A pioneer of interfaith dialogue for over 30 years, Gulen believes that “dialogue is not a superfluous endeavor, but an imperative…that dialogue is among the duties of Muslims to make our world a more peaceful and safer place.” (5) To this purpose, he has met with world spiritual and political leaders. In his meeting with Pope John Paul II he proposed working together to build understanding between Islam and Catholicism. He has sometimes been criticized as one who is betraying Islam by being so accepting of other religions, but Gulen believes there is much more that unites mankind than what separates. The bridges between cultures, religions, races all exist – they just need to be rediscovered.
In effect, Gulen has been able to take Rumi’s message of universal love and tolerance and bring it to life by applying the mystical to the practical. Rumi and Gulen are like “brothers” whose system of thought and philosophy are derived from the same source.
Fethullah Gulen is the perfect modern-day messenger, a voice for peace awakening a sleeping humanity to Rumi’s message of compassion and love through understanding and dialogue. Undoubtedly Rumi’s and Gulen’s legacy will live on in the voices and actions of the inspired followers of Hocaefendi, “a humble servant and friend to all.” It seems that the cry of Gulen’s nightingale is being heard and answered.

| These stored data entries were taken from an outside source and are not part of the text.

This design comes from an exercise in tuning for small area and a short achievable clock period on the open sky130 flow, not from production work.
The RTL was checked by simulation tests, not by an equivalence proof against the original design.

## flow/design.v (module list and top-level ports; edited modules follow where they fit)
// module booth2multiplier: 1986 lines
// module fa: 4 lines
// module ha: 4 lines
module booth2multiplier #(
    parameter bit_width = 32
    )(
    input wire [bit_width-1:0] A,    
    input wire [bit_width-1:0] B,    
    input wire clk, reset_n,
    output wire [2*bit_width-1:0] OUT
);
  // ...
==> flow/run.sh <==
#!/bin/bash
# synth_recipe.tcl (not shown) runs the flow's synth.tcl, then flattens the netlist and writes it again
# the make line also repeats each setting of config.mk as NAME=value (left out here)
make -C /OpenROAD-flow-scripts/flow DESIGN_CONFIG=/design/flow/config.mk WORK_HOME=/design/flow/orfs CLKGATE_MAP_FILE= SYNTH_SCRIPT=/design/flow/synth_recipe.tcl finish
==> flow/config.mk <==
export PLATFORM = sky130hd
export DESIGN_NAME = booth2multiplier
export DESIGN_NICKNAME = booth2multiplier
export VERILOG_FILES = /design/flow/design.v
export SDC_FILE = /design/flow/constraint.sdc
export NUM_CORES = 4
export LEC_CHECK = 0
export CAP_MARGIN = 20
export CORE_MARGIN = 2
export CORE_UTILIZATION = 30
export SLEW_MARGIN = 20
export SYNTH_HIERARCHICAL = 1
==> flow/constraint.sdc <==
create_clock -name core_clock -period 13.0 [get_ports {clk}]
set_input_delay 2.6000 -clock core_clock [delete_from_list [all_inputs] [get_ports {clk}]]
set_output_delay 2.6000 -clock core_clock [all_outputs]
set_load 0.01 [all_outputs]
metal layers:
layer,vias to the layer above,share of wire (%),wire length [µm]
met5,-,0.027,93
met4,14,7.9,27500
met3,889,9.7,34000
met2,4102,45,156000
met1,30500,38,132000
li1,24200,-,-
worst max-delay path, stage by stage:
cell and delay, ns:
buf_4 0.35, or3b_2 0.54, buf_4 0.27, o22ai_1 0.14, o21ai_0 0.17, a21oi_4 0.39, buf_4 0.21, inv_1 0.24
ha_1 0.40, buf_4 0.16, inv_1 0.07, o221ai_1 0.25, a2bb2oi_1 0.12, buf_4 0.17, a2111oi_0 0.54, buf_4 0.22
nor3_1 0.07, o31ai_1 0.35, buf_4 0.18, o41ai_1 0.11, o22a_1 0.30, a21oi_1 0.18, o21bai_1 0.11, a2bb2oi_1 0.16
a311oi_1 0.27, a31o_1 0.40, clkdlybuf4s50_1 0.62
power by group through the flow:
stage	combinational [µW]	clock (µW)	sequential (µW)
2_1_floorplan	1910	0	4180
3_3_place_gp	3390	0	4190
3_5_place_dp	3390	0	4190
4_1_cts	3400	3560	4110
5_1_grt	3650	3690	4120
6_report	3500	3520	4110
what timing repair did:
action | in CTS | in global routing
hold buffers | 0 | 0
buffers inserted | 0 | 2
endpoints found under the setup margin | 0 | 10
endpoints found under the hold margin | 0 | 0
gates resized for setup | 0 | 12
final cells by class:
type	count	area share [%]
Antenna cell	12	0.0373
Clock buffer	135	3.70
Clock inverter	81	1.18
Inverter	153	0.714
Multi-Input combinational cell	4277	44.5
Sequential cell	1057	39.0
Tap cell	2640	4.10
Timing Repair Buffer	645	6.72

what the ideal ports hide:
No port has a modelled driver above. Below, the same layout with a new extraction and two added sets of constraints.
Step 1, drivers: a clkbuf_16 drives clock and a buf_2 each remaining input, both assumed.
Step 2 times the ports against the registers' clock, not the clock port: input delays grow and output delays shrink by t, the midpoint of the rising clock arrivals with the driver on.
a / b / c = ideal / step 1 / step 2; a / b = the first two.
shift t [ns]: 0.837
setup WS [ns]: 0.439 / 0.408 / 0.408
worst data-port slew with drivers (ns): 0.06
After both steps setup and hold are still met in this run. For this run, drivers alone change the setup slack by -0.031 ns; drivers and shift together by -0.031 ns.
From an optimization exercise on the open Yosys and OpenROAD flow, aimed at small area; shortcuts taken in it are not production practice.
At most, simulation tests tie the RTL to the original design; equivalence was not proved.

run 2:
==> flow/design.v (excerpt) <==
module MSDFDotProductModule(input clk, input reset,
    input [1:0] io_a_3,
    input [1:0] io_a_2,
    input [1:0] io_a_1,
    input [1:0] io_a_0,
    input [1:0] io_b_3,
    input [1:0] io_b_2,
    input [1:0] io_b_1,
    input [1:0] io_b_0,
    input  io_start,
    output[1:0] io_c
);
  reg  [3:0] cnt;
  wire [3:0] j = io_start ? 4'd0 : cnt;
  always @(posedge clk) cnt <= j + {3'd0, j != 4'd15};
  wire [8:0] eq, gt, keep;
  genvar n;
  generate
    for (n = 0; n < 9; n = n + 1) begin : dec
      assign eq[n]   = (j == 4'd8 - n);
      assign gt[n]   = (j >  4'd8 - n);
      assign keep[n] = ~eq[n] & ~io_start;
    end
  endgenerate
  wire lo = (j >= 4'd9);
  wire [1:0] xa [0:3];
  wire [1:0] yb [0:3];
  assign xa[0] = io_a_0; assign xa[1] = io_a_1; assign xa[2] = io_a_2; assign xa[3] = io_a_3;
  assign yb[0] = io_b_0; assign yb[1] = io_b_1; assign yb[2] = io_b_2; assign yb[3] = io_b_3;
  wire [1:0] m [0:3];
  genvar i;
  generate
    for (i = 0; i < 4; i = i + 1) begin : pr
      reg  [8:0]  qa, qb;
      reg         la, lb;
      reg  [12:1] rs;
      reg  [10:1] rc;
      wire [8:0]  qa_nxt, qb_nxt;
      wire        la_nxt, lb_nxt;
      wire [12:1] rs_nxt;
      wire [10:1] rc_nxt;
      msdf_conv ca(.d(xa[i]), .eq(eq), .keep(keep), .gt(gt), .lo(lo), .start(io_start),
                   .hi(qa), .lz(la), .hi_nxt(qa_nxt), .lz_nxt(la_nxt));
      msdf_conv cb(.d(yb[i]), .eq(eq), .keep(keep), .gt(gt), .lo(lo), .start(io_start),
                   .hi(qb), .lz(lb), .hi_nxt(qb_nxt), .lz_nxt(lb_nxt));
      msdf_mul mu(.start(io_start), .x(xa[i]), .y(yb[i]), .av(qa), .bv(qb_nxt),
                  .s(rs), .c(rc), .s_nxt(rs_nxt), .c_nxt(rc_nxt), .p(m[i]));
      always @(posedge clk) begin
        qa <= qa_nxt; la <= la_nxt;
        qb <= qb_nxt; lb <= lb_nxt;
        rs <= rs_nxt; rc <= rc_nxt;
      end
    end
  endgenerate
  wire f4 = (j == 4'd4);    
  wire f6 = (j == 4'd6);    
  reg r51, r49, r32, r39, r37, r16, r17, r2, r234;
  wire fo0 = m[0][1] ^ ~m[0][0] ^ m[1][1];
  wire fc0 = (m[0][1] & ~m[0][0]) | (m[0][1] & m[1][1]) | (~m[0][0] & m[1][1]);
  wire g1 = r51 & ~r49, p1 = r51 | ~r49;
  wire fc1 = g1 | (p1 & fc0);
  wire fo1 = r51 ^ ~r49 ^ fc0;
  wire fo2 = m[2][1] ^ ~m[2][0] ^ m[3][1];
  wire fc2 = (m[2][1] & ~m[2][0]) | (m[2][1] & m[3][1]) | (~m[2][0] & m[3][1]);
  wire fo3 = r39 ^ ~r37 ^ fc2;
  ...
Size in the first run: roughly 940 cells after synthesis, roughly 180 flip-flops, about 21 I/O pins, about 9900 sq um of cells after synthesis.
==> module msdf_conv, before the edit <==
module msdf_conv(
    input  [1:0] d,
    input  [8:0] eq,       
    input  [8:0] keep,     
    input  [8:0] gt,       
    input        lo,       
    input        start,
    input  [8:0] hi,       
    input        lz,       
    output [8:0] hi_nxt,   
    output       lz_nxt
);
  wire pos = (d == 2'b10);
  wire neg = (d == 2'b01);
  wire nz  = pos | neg;
  wire [9:0] z;
  assign z[0] = lz;
  genvar n;
  generate
    for (n = 0; n < 9; n = n + 1) begin : g
      assign z[n+1] = z[n] & ~hi[n];
      wire tz = gt[n] & z[n];
      assign hi_nxt[n] = (eq[n] & nz) | (keep[n] & (hi[n] ^ (neg & tz)));
    end
  endgenerate
  assign lz_nxt = (start | lz) & ~(nz & lo);
endmodule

(2) Zaman newspaper, Tuesday, March 30, 2004
(4) Kurtz, Lester (2005) “Gulen’s Paradox: Combining Commitment and Tolerance,” The Muslim World, Special Issue, July 2005, vol. 95, Issue 3, p. 328
(6) Saritoprak, Zeki (2005) “Fethullah Gulen and the ‘People of the Book’: A Voice From Turkey for Interfaith Dialogue,” The Muslim World, Special Issue, Vol. 95, Issue 3 p. 336
Summarized from the paper titled ““The Cry of the Nightingale” Fethullah Gulen – A Modern-Day Rumi?” presented at the Second International Conference on Islam in the Contemporary World: The Fethullah Gülen Movement in Thought and Practice, March 4-5, 2006, Southern Methodist University, Dallas, Texas, U.S.A. http://fethullahgulenconference.org/dallas/proceedings/CBEustis.pdf
Mrs. Catherine Eustis, born in New Orleans in 1948, is a teacher of English as a Second Language. She received her degree in Journalism from Loyola University in 1971, and worked for several years the Times Picayune in New Orleans. She was chairman of the Foreign Relations Association of New Orleans (currently World Affairs Council of New Orleans) Argentine High School Exchange Program for 10 years and was the recipient of the Max Barnett Goodwill Ambassador Award. Currently she is serving as president of Atlas Interfaith Foundation, a non-profit, multi-cultural faith based organization whose spiritual and educational purposes are dedicated to promoting interfaith and intercultural dialogue through its programs and community outreach. She has helped to organize such events as Peaceful Heroes Symposium, The Whirling Dervishes of Rumi, Tolerance Day, Rumi Poetry Night, Sufi Music Concert, and Infinite Light: Legacy of Prophet Muhammad.